[WHAT YOU HAVE TO DO]
What is the count of lines below that include "DataWidth"? Reply with nothing else.

┄┄┄┄┄┄┄┄┄┄

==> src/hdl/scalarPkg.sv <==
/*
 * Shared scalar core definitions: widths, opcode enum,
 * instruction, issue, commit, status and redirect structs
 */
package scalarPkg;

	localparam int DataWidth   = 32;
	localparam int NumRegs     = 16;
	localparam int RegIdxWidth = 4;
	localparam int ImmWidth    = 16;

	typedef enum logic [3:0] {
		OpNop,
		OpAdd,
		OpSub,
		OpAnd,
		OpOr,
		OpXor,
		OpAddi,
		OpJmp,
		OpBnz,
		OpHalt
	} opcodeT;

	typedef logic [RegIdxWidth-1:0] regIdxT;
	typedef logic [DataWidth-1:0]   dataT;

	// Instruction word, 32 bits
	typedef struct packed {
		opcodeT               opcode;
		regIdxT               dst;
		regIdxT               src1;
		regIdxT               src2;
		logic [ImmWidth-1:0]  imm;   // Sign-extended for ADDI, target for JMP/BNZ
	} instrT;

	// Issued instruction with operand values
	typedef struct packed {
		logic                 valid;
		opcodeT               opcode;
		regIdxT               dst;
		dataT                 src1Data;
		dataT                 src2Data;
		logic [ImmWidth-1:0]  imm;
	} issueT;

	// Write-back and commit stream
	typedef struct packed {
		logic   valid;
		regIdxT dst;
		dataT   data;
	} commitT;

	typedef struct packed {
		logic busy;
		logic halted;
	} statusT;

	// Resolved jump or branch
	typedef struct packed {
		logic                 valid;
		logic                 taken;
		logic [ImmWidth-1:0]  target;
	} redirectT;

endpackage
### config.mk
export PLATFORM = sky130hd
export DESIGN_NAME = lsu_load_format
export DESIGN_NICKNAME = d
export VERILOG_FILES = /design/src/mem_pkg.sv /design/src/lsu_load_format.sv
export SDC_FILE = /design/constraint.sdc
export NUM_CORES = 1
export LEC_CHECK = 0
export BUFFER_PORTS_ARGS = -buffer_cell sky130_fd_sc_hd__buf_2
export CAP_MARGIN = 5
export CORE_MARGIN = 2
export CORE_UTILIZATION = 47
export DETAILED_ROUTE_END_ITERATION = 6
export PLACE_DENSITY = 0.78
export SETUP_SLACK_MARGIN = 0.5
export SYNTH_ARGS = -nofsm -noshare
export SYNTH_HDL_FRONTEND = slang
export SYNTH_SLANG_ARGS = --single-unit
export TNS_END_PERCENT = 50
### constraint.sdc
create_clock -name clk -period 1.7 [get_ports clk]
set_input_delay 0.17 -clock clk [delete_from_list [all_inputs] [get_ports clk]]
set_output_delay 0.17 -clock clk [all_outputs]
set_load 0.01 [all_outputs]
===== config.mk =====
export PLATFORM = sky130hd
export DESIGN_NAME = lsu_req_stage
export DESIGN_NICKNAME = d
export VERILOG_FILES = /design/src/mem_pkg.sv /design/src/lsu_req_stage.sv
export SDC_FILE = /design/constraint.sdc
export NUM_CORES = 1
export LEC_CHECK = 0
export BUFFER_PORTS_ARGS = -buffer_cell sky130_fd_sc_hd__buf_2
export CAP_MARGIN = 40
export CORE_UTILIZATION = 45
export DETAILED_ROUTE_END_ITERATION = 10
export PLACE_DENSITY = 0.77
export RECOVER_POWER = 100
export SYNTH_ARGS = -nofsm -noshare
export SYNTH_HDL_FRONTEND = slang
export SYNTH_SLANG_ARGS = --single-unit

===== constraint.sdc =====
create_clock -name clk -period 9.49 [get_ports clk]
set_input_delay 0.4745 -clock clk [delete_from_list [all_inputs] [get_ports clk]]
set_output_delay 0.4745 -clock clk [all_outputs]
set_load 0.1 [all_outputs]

┄┄┄┄┄┄┄┄┄┄

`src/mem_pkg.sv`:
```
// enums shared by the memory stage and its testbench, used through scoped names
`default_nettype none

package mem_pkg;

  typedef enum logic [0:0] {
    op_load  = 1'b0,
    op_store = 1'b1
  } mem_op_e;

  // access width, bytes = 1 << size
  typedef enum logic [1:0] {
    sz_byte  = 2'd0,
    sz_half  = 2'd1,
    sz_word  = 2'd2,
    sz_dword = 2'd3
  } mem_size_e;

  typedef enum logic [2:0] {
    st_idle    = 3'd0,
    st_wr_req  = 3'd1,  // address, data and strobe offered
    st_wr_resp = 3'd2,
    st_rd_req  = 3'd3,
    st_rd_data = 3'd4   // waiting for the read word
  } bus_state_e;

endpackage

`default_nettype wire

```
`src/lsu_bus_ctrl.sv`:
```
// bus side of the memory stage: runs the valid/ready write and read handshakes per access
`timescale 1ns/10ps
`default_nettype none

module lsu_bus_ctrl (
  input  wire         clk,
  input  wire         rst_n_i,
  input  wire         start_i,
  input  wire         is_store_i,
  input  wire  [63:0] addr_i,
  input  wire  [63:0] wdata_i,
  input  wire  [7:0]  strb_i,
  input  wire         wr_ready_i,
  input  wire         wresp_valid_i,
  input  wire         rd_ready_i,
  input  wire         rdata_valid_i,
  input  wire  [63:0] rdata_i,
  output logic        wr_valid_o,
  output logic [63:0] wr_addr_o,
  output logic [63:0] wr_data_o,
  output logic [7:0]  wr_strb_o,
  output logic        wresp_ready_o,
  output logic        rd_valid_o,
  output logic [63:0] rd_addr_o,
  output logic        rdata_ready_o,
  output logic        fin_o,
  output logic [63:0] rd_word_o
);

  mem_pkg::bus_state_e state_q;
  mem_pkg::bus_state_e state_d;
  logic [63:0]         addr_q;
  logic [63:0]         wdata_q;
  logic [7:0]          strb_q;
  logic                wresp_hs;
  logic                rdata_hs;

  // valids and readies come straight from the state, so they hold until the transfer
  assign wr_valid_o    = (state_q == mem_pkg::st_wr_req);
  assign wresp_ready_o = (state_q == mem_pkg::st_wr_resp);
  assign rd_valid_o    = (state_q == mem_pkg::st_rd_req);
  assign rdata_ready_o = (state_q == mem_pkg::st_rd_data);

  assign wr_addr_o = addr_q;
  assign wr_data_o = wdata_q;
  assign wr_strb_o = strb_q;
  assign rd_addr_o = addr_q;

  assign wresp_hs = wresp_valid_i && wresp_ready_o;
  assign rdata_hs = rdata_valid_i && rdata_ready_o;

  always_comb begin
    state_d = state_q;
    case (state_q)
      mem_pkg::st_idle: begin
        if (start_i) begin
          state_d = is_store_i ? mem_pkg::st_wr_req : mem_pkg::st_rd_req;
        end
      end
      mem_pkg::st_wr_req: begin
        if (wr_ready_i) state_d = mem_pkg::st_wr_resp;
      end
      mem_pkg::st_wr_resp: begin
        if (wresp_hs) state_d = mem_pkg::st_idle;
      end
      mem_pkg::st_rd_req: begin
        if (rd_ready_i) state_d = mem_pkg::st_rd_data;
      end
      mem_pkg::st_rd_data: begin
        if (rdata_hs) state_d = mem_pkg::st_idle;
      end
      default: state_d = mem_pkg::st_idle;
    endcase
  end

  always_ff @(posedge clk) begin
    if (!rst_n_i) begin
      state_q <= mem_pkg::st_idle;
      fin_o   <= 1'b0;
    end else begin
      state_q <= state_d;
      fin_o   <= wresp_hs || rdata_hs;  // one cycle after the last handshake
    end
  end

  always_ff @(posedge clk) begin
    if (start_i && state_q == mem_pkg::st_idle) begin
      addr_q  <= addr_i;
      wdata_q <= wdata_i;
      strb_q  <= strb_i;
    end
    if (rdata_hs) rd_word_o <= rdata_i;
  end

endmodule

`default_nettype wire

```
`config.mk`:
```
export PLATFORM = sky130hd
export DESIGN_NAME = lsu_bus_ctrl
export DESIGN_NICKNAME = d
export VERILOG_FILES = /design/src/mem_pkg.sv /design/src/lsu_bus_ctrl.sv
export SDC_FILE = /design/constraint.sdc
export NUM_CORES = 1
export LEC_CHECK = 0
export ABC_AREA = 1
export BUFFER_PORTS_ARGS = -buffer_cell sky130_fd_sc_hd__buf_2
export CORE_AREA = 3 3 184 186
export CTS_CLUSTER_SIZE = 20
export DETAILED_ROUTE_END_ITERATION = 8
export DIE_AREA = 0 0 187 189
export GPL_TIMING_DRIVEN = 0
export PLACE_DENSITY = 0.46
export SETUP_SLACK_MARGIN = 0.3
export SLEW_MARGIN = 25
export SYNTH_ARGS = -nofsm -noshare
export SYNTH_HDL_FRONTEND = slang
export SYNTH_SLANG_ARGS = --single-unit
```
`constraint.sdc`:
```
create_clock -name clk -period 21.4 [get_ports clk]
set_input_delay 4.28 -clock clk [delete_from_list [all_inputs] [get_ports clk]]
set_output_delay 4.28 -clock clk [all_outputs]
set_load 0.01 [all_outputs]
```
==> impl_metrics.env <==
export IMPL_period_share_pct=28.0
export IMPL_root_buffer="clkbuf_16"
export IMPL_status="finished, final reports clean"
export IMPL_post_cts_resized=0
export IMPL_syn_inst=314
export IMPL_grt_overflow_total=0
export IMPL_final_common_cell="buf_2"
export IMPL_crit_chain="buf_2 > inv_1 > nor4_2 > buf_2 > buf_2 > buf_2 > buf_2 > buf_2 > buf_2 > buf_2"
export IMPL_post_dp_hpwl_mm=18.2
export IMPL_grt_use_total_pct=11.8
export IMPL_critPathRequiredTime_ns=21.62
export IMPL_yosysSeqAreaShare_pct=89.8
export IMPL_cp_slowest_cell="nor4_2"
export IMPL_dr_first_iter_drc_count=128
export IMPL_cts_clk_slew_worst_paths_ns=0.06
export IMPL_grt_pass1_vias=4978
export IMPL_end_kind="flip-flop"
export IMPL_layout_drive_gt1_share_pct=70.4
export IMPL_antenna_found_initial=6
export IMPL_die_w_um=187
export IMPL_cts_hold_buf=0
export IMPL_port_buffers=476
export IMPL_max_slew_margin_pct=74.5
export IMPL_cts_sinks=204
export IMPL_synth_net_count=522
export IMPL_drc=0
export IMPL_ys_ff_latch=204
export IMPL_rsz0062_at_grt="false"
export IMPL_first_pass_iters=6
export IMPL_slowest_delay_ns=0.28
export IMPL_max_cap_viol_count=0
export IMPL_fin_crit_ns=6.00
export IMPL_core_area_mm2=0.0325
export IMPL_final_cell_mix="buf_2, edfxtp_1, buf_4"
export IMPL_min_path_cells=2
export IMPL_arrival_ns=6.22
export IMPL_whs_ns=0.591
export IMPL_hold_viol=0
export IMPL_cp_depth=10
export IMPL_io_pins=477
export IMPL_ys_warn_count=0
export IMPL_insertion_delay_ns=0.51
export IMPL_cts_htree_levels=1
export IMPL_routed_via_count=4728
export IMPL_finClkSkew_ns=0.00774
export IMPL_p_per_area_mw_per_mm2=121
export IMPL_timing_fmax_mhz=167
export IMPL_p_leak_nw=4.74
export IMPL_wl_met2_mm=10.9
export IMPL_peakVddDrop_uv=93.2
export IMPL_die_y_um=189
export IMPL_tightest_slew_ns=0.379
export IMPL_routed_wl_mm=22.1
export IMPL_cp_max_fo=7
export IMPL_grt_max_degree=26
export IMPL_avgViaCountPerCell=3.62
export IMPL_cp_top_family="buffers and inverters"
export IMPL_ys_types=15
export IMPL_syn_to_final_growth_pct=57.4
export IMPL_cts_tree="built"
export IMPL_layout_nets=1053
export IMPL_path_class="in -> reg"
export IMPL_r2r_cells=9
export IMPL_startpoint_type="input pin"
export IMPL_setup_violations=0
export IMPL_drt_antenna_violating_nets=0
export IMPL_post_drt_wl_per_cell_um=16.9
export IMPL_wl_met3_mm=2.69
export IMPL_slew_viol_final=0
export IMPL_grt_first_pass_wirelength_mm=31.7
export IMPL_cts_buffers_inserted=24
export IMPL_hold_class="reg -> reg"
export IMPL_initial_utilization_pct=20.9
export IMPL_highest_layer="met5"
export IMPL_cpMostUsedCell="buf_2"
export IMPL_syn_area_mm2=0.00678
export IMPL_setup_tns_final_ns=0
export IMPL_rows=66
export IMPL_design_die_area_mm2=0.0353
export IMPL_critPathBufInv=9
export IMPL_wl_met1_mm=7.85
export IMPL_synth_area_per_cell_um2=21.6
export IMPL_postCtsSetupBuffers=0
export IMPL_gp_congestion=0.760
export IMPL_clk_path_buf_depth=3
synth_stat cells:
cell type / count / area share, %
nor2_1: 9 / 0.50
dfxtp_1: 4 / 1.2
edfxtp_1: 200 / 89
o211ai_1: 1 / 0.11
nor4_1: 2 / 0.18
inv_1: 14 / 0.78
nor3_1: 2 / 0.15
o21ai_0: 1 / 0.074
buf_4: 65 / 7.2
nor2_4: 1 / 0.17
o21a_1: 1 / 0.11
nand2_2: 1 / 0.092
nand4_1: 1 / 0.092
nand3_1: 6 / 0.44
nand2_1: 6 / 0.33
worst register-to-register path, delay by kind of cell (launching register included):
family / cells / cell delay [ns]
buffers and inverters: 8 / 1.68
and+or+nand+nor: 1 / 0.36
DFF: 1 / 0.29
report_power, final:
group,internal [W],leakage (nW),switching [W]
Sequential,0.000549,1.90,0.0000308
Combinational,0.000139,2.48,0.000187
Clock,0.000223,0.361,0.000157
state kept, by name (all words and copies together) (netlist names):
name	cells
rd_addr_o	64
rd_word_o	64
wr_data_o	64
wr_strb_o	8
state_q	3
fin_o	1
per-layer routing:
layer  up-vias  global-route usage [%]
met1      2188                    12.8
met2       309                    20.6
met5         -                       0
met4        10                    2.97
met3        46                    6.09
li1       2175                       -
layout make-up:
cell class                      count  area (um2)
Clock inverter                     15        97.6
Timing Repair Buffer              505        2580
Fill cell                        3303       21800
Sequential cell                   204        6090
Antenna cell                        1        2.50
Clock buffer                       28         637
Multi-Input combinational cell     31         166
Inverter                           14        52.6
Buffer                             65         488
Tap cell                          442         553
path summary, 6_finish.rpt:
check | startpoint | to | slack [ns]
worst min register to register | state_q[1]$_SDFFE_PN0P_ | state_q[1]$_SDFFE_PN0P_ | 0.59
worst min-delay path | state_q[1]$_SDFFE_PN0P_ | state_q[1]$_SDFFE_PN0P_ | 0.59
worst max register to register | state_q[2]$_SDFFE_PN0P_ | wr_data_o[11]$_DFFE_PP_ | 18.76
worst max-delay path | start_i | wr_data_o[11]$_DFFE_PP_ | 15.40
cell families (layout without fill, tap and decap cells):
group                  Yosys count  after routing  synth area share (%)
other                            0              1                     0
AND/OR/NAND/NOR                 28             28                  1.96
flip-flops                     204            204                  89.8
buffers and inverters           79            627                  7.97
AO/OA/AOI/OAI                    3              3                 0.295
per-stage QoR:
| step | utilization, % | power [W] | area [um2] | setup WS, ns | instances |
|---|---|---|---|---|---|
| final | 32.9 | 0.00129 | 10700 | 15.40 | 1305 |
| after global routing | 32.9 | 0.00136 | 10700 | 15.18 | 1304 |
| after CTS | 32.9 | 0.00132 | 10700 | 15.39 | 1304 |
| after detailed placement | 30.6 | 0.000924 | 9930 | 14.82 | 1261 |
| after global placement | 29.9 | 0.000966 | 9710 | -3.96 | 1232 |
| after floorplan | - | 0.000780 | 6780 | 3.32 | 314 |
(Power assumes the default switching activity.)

┄┄┄┄┄┄┄┄┄┄

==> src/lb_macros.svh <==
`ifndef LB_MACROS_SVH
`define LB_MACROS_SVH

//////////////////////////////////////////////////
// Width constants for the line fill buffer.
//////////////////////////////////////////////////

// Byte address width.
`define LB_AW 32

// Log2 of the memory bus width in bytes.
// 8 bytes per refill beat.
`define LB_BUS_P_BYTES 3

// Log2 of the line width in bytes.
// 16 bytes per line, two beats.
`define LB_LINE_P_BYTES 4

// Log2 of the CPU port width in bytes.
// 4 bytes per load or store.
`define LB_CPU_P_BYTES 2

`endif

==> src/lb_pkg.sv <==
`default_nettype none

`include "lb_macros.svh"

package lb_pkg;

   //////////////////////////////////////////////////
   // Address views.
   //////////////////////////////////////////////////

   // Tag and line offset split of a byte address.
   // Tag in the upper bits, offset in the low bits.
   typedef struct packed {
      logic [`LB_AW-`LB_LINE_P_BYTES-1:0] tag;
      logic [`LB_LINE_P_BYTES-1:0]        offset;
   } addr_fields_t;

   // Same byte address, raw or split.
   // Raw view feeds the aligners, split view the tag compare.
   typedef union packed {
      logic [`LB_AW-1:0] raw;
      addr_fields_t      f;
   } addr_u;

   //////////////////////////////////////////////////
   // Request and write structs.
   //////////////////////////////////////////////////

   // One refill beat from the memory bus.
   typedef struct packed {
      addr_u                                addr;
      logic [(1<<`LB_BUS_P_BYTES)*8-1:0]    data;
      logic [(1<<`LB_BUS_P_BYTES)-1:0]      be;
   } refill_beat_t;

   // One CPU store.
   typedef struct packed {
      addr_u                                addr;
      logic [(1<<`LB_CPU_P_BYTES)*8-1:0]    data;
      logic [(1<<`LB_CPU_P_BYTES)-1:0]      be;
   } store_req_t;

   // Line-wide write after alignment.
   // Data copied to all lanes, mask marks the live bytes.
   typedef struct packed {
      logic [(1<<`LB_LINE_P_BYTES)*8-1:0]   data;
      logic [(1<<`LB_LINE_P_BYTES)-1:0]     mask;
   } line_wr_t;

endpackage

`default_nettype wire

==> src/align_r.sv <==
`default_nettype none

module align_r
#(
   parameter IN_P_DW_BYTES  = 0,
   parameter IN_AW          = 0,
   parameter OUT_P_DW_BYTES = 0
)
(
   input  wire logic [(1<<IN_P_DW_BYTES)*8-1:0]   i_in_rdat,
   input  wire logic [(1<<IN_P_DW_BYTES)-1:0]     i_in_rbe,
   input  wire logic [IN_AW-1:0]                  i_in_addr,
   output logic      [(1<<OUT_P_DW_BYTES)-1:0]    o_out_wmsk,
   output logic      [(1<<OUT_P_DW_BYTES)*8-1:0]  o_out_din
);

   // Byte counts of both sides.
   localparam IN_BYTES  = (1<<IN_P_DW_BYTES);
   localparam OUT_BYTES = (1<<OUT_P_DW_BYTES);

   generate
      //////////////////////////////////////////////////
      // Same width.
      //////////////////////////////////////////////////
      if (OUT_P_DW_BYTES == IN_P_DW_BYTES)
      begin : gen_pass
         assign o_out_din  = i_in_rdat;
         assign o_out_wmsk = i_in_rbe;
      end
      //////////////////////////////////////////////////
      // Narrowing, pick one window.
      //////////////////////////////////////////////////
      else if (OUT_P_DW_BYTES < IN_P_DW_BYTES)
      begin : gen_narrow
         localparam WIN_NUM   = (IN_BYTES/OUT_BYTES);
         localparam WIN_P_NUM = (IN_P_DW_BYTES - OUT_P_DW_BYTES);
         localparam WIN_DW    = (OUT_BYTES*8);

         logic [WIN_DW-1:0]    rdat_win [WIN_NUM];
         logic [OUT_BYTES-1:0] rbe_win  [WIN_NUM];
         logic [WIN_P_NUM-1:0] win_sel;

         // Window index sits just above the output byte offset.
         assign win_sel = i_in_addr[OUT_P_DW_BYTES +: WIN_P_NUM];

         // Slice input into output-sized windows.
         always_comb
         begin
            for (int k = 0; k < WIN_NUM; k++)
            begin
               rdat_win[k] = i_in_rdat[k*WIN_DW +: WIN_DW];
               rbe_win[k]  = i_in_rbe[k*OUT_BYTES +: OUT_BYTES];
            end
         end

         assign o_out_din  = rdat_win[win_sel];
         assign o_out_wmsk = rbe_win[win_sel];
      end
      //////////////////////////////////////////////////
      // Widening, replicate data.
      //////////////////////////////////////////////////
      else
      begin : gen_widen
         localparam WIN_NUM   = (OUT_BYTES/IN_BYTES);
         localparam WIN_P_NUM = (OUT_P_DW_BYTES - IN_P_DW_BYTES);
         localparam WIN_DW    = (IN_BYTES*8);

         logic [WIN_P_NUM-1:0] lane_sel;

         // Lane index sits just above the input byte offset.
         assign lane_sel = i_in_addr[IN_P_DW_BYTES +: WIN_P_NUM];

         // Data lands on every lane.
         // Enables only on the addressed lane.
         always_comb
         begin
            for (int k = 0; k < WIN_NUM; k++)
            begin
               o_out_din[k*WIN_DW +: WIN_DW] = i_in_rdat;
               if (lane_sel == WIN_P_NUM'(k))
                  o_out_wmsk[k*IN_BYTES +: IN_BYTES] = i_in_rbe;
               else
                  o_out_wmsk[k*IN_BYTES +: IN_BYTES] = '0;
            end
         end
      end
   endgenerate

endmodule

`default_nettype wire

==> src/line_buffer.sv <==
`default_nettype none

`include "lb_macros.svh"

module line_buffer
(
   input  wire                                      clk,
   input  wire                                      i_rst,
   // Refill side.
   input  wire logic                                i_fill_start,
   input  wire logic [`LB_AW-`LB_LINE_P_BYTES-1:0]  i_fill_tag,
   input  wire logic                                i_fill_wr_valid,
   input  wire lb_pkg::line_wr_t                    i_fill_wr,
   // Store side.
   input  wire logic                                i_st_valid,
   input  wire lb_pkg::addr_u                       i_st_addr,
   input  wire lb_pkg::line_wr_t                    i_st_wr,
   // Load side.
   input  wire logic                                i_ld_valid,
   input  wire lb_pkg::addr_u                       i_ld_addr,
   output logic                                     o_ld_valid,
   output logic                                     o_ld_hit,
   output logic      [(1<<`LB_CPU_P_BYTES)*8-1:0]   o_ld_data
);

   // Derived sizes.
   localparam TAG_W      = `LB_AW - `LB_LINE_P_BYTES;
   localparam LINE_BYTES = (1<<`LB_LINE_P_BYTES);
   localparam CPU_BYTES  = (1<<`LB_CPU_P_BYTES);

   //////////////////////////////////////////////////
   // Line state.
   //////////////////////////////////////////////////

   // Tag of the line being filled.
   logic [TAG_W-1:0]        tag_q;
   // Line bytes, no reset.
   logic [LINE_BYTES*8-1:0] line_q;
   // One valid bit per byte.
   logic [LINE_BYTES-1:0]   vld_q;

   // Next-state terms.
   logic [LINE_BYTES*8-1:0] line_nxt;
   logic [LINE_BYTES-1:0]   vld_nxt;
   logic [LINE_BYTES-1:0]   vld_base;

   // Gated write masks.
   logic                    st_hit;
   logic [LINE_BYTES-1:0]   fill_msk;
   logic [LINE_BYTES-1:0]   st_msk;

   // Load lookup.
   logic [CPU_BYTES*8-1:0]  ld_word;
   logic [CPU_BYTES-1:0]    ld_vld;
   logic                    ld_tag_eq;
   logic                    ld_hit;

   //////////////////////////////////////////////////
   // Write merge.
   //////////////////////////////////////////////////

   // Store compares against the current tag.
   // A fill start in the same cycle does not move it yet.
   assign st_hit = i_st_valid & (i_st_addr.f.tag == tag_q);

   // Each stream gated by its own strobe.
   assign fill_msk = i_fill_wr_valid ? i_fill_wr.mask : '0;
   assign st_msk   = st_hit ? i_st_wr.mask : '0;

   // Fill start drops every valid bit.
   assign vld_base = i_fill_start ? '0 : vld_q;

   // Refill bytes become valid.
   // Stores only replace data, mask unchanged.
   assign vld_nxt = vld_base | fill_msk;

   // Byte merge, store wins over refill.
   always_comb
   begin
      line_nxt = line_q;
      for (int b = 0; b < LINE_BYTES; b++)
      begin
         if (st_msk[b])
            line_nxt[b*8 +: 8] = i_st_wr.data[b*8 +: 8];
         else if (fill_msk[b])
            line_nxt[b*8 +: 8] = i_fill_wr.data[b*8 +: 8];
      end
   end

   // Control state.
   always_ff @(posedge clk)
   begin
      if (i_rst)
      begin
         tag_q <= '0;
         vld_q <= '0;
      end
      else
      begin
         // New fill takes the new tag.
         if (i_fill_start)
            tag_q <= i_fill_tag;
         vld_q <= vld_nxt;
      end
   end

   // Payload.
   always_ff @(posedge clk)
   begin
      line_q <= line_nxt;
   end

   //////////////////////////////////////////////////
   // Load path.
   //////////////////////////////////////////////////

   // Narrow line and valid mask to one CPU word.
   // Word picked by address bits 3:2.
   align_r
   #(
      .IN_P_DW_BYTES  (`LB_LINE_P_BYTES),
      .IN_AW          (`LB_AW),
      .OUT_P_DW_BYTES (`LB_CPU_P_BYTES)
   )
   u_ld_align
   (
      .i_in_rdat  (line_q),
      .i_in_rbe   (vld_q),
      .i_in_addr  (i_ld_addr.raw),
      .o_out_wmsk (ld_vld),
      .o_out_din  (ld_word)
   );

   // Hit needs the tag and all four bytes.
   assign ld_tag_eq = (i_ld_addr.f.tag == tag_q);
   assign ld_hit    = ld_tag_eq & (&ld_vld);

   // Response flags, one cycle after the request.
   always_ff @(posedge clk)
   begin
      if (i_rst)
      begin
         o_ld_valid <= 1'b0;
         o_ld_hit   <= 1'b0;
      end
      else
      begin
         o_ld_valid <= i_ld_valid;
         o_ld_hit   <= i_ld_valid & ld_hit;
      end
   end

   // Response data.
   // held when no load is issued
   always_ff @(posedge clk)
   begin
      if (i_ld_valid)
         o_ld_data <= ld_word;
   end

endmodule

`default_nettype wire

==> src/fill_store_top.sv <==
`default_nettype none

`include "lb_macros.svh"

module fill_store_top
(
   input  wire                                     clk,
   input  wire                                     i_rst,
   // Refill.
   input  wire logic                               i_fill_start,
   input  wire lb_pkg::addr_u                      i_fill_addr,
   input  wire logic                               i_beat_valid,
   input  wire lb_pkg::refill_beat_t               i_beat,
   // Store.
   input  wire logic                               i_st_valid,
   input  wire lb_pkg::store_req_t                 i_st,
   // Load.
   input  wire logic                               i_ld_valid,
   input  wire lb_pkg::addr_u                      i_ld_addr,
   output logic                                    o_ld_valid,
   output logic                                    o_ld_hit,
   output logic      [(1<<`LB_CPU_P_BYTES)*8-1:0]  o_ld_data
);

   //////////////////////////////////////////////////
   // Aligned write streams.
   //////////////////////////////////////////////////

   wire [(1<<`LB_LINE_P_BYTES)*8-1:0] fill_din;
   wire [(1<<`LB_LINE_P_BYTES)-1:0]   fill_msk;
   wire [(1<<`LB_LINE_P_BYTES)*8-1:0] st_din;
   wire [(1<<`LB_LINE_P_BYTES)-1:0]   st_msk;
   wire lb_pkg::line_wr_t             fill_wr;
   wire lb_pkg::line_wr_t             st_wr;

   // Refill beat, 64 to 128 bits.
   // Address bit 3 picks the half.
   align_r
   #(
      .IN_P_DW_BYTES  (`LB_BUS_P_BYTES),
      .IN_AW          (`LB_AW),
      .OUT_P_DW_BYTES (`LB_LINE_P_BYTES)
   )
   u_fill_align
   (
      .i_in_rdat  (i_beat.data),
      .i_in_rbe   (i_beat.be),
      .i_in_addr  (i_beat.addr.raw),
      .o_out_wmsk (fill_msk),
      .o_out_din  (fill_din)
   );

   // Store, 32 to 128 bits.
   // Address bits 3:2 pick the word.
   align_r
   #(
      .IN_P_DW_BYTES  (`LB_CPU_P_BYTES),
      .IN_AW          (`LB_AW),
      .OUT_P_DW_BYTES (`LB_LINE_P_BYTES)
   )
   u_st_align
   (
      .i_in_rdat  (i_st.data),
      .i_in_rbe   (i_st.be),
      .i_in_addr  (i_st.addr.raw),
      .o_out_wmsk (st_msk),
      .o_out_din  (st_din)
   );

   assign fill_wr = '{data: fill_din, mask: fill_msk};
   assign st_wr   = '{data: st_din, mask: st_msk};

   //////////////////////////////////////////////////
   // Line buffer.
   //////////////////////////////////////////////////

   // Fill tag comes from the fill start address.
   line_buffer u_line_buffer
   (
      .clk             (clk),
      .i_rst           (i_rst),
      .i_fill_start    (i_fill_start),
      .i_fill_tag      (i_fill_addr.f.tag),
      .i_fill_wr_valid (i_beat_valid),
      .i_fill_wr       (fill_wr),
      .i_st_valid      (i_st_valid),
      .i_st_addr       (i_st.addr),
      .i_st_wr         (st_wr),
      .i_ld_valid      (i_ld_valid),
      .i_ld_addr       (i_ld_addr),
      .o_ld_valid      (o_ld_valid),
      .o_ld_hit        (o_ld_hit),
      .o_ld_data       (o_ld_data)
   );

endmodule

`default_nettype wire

┄┄┄┄┄┄┄┄┄┄

[EXERCISE OUTPUT]
2